== Dataset excerpts ==
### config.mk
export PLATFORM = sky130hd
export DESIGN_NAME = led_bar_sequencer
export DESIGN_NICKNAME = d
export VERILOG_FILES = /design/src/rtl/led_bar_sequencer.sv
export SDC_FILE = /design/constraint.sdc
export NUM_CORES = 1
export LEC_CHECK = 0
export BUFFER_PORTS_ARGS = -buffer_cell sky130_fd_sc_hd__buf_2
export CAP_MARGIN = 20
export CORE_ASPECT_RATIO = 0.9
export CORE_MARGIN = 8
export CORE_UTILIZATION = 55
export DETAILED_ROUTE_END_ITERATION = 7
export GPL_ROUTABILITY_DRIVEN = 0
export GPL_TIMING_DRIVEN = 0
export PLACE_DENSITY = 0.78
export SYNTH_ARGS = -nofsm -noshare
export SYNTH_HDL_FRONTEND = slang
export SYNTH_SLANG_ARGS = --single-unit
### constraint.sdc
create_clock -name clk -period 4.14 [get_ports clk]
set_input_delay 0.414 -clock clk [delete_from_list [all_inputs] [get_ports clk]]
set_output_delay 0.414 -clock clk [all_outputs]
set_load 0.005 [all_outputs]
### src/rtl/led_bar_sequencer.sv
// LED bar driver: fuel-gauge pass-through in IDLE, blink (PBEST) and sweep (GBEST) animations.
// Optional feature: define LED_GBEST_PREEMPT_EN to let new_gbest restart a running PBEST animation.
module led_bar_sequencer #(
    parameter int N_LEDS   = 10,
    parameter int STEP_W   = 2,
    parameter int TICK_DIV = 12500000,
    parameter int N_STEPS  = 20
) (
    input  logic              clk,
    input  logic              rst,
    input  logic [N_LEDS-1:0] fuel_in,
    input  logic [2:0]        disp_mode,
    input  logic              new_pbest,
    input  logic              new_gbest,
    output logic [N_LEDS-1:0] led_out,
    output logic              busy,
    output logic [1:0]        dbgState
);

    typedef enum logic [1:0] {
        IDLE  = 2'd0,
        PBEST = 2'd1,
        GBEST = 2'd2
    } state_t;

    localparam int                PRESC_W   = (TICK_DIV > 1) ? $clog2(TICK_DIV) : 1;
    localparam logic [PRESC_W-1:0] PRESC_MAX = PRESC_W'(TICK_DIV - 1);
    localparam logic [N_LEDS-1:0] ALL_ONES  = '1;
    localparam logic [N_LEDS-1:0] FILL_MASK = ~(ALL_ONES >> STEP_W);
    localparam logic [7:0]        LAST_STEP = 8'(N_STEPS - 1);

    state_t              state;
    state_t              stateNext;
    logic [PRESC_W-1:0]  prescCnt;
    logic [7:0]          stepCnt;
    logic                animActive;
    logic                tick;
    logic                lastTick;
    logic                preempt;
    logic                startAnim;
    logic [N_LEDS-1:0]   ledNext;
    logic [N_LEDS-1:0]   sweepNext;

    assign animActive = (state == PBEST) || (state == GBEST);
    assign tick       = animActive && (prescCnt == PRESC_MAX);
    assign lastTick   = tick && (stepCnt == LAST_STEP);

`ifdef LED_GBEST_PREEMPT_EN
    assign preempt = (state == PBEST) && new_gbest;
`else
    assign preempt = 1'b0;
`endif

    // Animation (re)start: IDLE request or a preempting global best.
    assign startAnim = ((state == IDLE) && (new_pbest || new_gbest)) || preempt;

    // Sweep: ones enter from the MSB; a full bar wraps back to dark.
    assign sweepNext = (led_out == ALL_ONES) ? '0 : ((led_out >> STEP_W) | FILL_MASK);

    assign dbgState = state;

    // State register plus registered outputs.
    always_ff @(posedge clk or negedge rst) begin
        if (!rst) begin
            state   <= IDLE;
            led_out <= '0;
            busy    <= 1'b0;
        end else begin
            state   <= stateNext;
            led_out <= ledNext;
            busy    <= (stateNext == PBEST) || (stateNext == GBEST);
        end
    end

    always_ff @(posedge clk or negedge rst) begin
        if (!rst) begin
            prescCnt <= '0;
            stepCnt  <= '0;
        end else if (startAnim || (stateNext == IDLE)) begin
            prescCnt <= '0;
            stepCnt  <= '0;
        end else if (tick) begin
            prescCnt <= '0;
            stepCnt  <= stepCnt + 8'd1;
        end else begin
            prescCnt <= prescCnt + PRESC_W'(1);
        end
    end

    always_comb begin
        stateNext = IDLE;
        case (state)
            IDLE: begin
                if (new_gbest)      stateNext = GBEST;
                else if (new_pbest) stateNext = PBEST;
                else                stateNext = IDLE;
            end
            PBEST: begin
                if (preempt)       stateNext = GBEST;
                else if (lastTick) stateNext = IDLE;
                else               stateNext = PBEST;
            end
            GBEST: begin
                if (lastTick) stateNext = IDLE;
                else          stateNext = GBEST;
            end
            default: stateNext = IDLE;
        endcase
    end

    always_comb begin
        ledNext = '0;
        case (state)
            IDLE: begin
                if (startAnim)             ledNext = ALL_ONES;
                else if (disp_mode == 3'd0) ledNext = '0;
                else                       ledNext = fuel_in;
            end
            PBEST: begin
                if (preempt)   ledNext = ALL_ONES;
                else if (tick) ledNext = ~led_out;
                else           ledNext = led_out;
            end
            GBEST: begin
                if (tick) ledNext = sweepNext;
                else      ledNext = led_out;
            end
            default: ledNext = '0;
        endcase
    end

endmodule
===
### Task item
Within the records above, count the lines that hold the word "ledNext" and give only that number.

### Response below
12